## WORK TASK
From the entries below, transcribe exactly the lines between the line holding "flip-flops and latches | 20 | 47.48" and the line holding "well taps | 15 | 2.226", inclusive; skip all other lines.

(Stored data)
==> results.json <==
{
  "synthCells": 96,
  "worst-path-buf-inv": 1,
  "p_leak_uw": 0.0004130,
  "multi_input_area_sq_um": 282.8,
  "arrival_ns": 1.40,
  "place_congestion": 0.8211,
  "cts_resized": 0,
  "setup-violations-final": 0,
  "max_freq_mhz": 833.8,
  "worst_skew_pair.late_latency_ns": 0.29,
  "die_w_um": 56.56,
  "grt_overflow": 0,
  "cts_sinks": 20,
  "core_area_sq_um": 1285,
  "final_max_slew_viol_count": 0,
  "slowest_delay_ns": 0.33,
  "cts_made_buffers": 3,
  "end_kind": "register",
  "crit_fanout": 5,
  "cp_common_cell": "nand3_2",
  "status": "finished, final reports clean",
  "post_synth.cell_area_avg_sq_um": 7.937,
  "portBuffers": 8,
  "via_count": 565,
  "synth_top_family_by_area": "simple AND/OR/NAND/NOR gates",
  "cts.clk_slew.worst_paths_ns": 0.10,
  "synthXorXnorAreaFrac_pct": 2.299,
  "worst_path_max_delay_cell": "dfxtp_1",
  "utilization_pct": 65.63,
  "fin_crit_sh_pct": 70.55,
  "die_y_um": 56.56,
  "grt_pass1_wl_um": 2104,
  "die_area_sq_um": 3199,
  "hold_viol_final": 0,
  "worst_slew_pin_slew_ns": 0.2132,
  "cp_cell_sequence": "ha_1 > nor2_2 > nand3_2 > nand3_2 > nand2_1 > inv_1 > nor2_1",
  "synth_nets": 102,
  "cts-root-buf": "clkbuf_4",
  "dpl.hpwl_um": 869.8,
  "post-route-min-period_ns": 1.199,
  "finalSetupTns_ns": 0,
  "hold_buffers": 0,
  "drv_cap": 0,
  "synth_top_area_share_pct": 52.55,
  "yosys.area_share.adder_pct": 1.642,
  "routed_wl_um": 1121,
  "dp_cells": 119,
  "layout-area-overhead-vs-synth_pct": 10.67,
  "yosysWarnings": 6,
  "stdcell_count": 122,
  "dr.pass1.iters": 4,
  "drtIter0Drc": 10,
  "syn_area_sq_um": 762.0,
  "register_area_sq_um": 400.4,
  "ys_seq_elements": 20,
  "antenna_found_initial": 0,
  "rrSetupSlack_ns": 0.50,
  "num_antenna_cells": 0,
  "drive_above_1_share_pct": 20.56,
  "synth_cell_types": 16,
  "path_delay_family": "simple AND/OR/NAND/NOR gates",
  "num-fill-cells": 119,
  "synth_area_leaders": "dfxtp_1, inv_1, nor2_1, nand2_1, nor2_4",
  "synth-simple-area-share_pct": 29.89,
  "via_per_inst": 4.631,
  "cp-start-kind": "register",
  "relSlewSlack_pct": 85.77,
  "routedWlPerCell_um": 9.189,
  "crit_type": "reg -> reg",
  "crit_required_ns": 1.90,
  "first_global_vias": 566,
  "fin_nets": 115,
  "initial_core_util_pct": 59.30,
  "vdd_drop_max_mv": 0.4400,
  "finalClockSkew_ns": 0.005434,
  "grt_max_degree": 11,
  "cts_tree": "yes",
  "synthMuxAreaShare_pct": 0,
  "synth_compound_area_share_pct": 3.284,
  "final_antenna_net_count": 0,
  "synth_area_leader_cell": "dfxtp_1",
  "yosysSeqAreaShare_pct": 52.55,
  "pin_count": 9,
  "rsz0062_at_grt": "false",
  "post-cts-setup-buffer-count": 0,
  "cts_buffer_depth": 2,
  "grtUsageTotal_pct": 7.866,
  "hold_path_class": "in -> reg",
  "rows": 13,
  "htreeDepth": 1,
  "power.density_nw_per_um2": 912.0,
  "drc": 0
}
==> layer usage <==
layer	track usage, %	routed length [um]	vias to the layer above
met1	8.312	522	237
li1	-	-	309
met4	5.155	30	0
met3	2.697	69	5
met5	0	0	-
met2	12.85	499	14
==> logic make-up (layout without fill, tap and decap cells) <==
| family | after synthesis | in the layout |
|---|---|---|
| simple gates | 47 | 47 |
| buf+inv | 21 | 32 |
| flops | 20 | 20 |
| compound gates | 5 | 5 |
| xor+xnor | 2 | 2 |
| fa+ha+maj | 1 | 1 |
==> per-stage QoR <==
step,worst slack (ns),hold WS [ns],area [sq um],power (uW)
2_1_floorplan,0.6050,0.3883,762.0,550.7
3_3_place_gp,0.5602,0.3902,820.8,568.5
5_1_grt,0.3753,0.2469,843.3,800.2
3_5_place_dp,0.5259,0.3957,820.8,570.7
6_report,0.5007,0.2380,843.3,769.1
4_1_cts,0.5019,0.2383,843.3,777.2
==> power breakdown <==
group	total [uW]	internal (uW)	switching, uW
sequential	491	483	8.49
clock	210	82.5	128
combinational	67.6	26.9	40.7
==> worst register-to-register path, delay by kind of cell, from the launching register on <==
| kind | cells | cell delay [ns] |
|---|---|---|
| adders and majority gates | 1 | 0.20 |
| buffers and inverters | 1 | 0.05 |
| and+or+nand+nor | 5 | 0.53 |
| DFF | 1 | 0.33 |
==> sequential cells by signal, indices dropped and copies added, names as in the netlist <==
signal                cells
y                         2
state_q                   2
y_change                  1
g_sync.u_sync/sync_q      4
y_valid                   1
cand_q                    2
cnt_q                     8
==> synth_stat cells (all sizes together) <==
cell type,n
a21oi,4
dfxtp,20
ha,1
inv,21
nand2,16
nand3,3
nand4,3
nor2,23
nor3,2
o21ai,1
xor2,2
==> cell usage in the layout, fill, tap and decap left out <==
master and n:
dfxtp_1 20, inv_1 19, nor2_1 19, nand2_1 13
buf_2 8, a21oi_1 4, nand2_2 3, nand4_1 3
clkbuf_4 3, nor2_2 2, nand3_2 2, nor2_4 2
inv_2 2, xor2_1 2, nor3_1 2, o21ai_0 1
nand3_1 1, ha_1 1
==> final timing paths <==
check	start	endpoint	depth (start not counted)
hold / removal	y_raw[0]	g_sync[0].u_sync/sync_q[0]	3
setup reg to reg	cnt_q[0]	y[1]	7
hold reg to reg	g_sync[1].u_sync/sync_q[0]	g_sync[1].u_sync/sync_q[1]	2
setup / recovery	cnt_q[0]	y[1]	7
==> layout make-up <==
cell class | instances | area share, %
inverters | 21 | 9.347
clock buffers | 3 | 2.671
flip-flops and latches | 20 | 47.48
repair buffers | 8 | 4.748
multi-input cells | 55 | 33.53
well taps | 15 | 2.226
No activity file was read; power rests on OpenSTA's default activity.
File: src/rtl/pkt_header_insert.sv
// Avalon-ST header inserter: FWFT input FIFO, one header beat per packet, orphan drop, eop-less termination.
// Define PKT_HDR_INSERT_STATS_EN to add the stat_pkts/stat_drops/stat_terms counters and ports.
module pkt_header_insert #(
    parameter int DATA_WIDTH    = 64,
    parameter int FIFO_DEPTH    = 32,
    parameter int NODE_ID       = 7,
    parameter int NODE_ID_WIDTH = 4,
    parameter int SEQ_WIDTH     = 28,
    localparam int EW           = $clog2(DATA_WIDTH / 8)
) (
    input  logic                  clk,
    input  logic                  reset,
    input  logic                  hdr_en,
    input  logic                  in_valid,
    input  logic                  in_sop,
    input  logic                  in_eop,
    input  logic                  in_error,
    input  logic [EW-1:0]         in_empty,
    input  logic [DATA_WIDTH-1:0] in_data,
    output logic                  in_ready,
    output logic                  out_valid,
    output logic                  out_sop,
    output logic                  out_eop,
    output logic                  out_error,
    output logic [EW-1:0]         out_empty,
    output logic [DATA_WIDTH-1:0] out_data,
    input  logic                  out_ready
`ifdef PKT_HDR_INSERT_STATS_EN
    ,
    output logic [31:0]           stat_pkts,
    output logic [15:0]           stat_drops,
    output logic [15:0]           stat_terms
`endif
);
    localparam int AW = $clog2(FIFO_DEPTH);
    localparam int WW = DATA_WIDTH + EW + 3;
    localparam logic [AW:0]              USED_MAX  = (AW + 1)'(FIFO_DEPTH - 2);
    localparam logic [AW:0]              PTR_ONE   = (AW + 1)'(1);
    localparam logic [SEQ_WIDTH-1:0]     SEQ_ONE   = SEQ_WIDTH'(1);
    localparam logic [NODE_ID_WIDTH-1:0] NODE_ID_F = NODE_ID_WIDTH'(NODE_ID);
    localparam logic [0:0]               ST_IDLE   = 1'b0;
    localparam logic [0:0]               ST_BODY   = 1'b1;

    logic [WW-1:0]         mem_r [FIFO_DEPTH];
    logic [AW:0]           wr_ptr_r, rd_ptr_r;
    logic [AW:0]           used_s;
    logic                  fifo_empty_s, wr_en_s, pop_s;
    logic [WW-1:0]         head_s;
    logic                  head_sop_s, head_eop_s, head_err_s;
    logic [EW-1:0]         head_empty_s;
    logic [DATA_WIDTH-1:0] head_data_s;
    logic [0:0]            state_r, state_nxt_s;
    logic                  bypass_r, bypass_nxt_s;
    logic                  first_r, first_nxt_s;
    logic                  term_sel_s, seq_inc_s;
    logic [SEQ_WIDTH-1:0]  seq_r;

    function automatic logic [DATA_WIDTH-1:0] make_header(input logic [SEQ_WIDTH-1:0] seq);
        logic [DATA_WIDTH-1:0] h;
        h = {DATA_WIDTH{1'b0}};
        h[DATA_WIDTH-2 -: NODE_ID_WIDTH]             = NODE_ID_F;
        h[DATA_WIDTH-2-NODE_ID_WIDTH -: SEQ_WIDTH]   = seq;
        return h;
    endfunction

    assign used_s       = wr_ptr_r - rd_ptr_r;
    assign fifo_empty_s = (used_s == {(AW + 1){1'b0}});
    // Two-entry slack keeps in_ready a pure function of occupancy
    assign in_ready     = (used_s <= USED_MAX) && !reset;
    assign wr_en_s      = in_valid && in_ready;

    assign head_s       = mem_r[rd_ptr_r[AW-1:0]];
    assign head_sop_s   = head_s[WW-1];
    assign head_eop_s   = head_s[WW-2];
    assign head_err_s   = head_s[WW-3];
    assign head_empty_s = head_s[DATA_WIDTH +: EW];
    assign head_data_s  = head_s[DATA_WIDTH-1:0];

    // A sop at the head after the packet already delivered a beat means its eop was lost
    assign term_sel_s   = (state_r == ST_BODY) && !fifo_empty_s && head_sop_s && !first_r;

    // FIFO storage write
    always_ff @(posedge clk) begin
        if (wr_en_s) begin
            mem_r[wr_ptr_r[AW-1:0]] <= {in_sop, in_eop, in_error, in_empty, in_data};
        end
    end

    // FIFO pointers
    always_ff @(posedge clk or posedge reset) begin
        if (reset) begin
            wr_ptr_r <= {(AW + 1){1'b0}};
            rd_ptr_r <= {(AW + 1){1'b0}};
        end else begin
            if (wr_en_s) wr_ptr_r <= wr_ptr_r + PTR_ONE;
            if (pop_s)   rd_ptr_r <= rd_ptr_r + PTR_ONE;
        end
    end

    // Packet FSM, mode latch and sequence counter
    always_ff @(posedge clk or posedge reset) begin
        if (reset) begin
            state_r  <= ST_IDLE;
            bypass_r <= 1'b0;
            first_r  <= 1'b0;
            seq_r    <= {SEQ_WIDTH{1'b0}};
        end else begin
            state_r  <= state_nxt_s;
            bypass_r <= bypass_nxt_s;
            first_r  <= first_nxt_s;
            if (seq_inc_s) seq_r <= seq_r + SEQ_ONE;
        end
    end

    // Next state, pop and combinational source-side beat
    always_comb begin
        state_nxt_s  = state_r;
        bypass_nxt_s = bypass_r;
        first_nxt_s  = first_r;
        seq_inc_s    = 1'b0;
        pop_s        = 1'b0;
        out_valid    = 1'b0;
        out_sop      = 1'b0;
        out_eop      = 1'b0;
        out_error    = 1'b0;
        out_empty    = {EW{1'b0}};
        out_data     = {DATA_WIDTH{1'b0}};
        case (state_r)
            ST_IDLE: begin
                if (!fifo_empty_s && head_sop_s) begin
                    if (hdr_en) begin
                        out_valid = 1'b1;
                        out_sop   = 1'b1;
                        out_data  = make_header(seq_r);
                        if (out_ready) begin
                            seq_inc_s    = 1'b1;
                            state_nxt_s  = ST_BODY;
                            bypass_nxt_s = 1'b0;
                            first_nxt_s  = 1'b1;
                        end else begin
                            state_nxt_s  = ST_IDLE;
                        end
                    end else begin
                        state_nxt_s  = ST_BODY;
                        bypass_nxt_s = 1'b1;
                        first_nxt_s  = 1'b1;
                    end
                end else if (!fifo_empty_s) begin
                    pop_s = 1'b1;
                end else begin
                    state_nxt_s = ST_IDLE;
                end
            end
            ST_BODY: begin
                if (term_sel_s) begin
                    out_valid = 1'b1;
                    out_eop   = 1'b1;
                    out_error = 1'b1;
                    if (out_ready) begin
                        state_nxt_s = ST_IDLE;
                    end else begin
                        state_nxt_s = ST_BODY;
                    end
                end else if (!fifo_empty_s) begin
                    out_valid = 1'b1;
                    out_sop   = bypass_r & head_sop_s;
                    out_eop   = head_eop_s;
                    out_error = head_err_s;
                    out_empty = head_empty_s;
                    out_data  = head_data_s;
                    if (out_ready) begin
                        pop_s       = 1'b1;
                        first_nxt_s = 1'b0;
                        if (head_eop_s) begin
                            state_nxt_s = ST_IDLE;
                        end else begin
                            state_nxt_s = ST_BODY;
                        end
                    end else begin
                        state_nxt_s = ST_BODY;
                    end
                end else begin
                    state_nxt_s = ST_BODY;
                end
            end
            default: begin
                state_nxt_s = ST_IDLE;
            end
        endcase
    end

`ifdef PKT_HDR_INSERT_STATS_EN
    logic [31:0] stat_pkts_r;
    logic [15:0] stat_drops_r, stat_terms_r;

    // Statistics: packets wrap, drops and terminations saturate
    always_ff @(posedge clk or posedge reset) begin
        if (reset) begin
            stat_pkts_r  <= 32'd0;
            stat_drops_r <= 16'd0;
            stat_terms_r <= 16'd0;
        end else begin
            if (out_valid && out_ready && out_eop) stat_pkts_r <= stat_pkts_r + 32'd1;
            if (pop_s && (state_r == ST_IDLE) && (stat_drops_r != 16'hFFFF)) stat_drops_r <= stat_drops_r + 16'd1;
            if (term_sel_s && out_ready && (stat_terms_r != 16'hFFFF)) stat_terms_r <= stat_terms_r + 16'd1;
        end
    end

    assign stat_pkts  = stat_pkts_r;
    assign stat_drops = stat_drops_r;
    assign stat_terms = stat_terms_r;
`endif

endmodule
<file path="config.mk">
export PLATFORM = sky130hd
export DESIGN_NAME = sdram_timing_flat
export DESIGN_NICKNAME = d
export VERILOG_FILES = /design/src/rtl/sdram_timing_pkg.sv /design/src/rtl/sdram_timing_if.sv /design/src/rtl/sdram_timing_ref_timer.sv /design/src/rtl/sdram_timing.sv /design/src/flat_wrapper.sv
export SDC_FILE = /design/constraint.sdc
export NUM_CORES = 1
export LEC_CHECK = 0
export ABC_CLOCK_PERIOD_IN_PS = 5100
export BUFFER_PORTS_ARGS = -buffer_cell sky130_fd_sc_hd__buf_2
export CAP_MARGIN = 20
export CORE_MARGIN = 8
export CORE_UTILIZATION = 58
export CTS_CLUSTER_DIAMETER = 200
export DETAILED_ROUTE_END_ITERATION = 10
export GPL_ROUTABILITY_DRIVEN = 0
export PLACE_DENSITY = 0.86
export SETUP_SLACK_MARGIN = 0.1
export SYNTH_ARGS = -nofsm -noshare
export SYNTH_HDL_FRONTEND = slang
export SYNTH_SLANG_ARGS = --single-unit
</file>
<file path="constraint.sdc">
create_clock -name clk -period 5.1 [get_ports clk]
set_input_delay 0.51 -clock clk [delete_from_list [all_inputs] [get_ports clk]]
set_output_delay 0.51 -clock clk [all_outputs]
set_load 0.005 [all_outputs]
</file>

## REPLY TO THE TASK
flip-flops and latches | 20 | 47.48
repair buffers | 8 | 4.748
multi-input cells | 55 | 33.53
well taps | 15 | 2.226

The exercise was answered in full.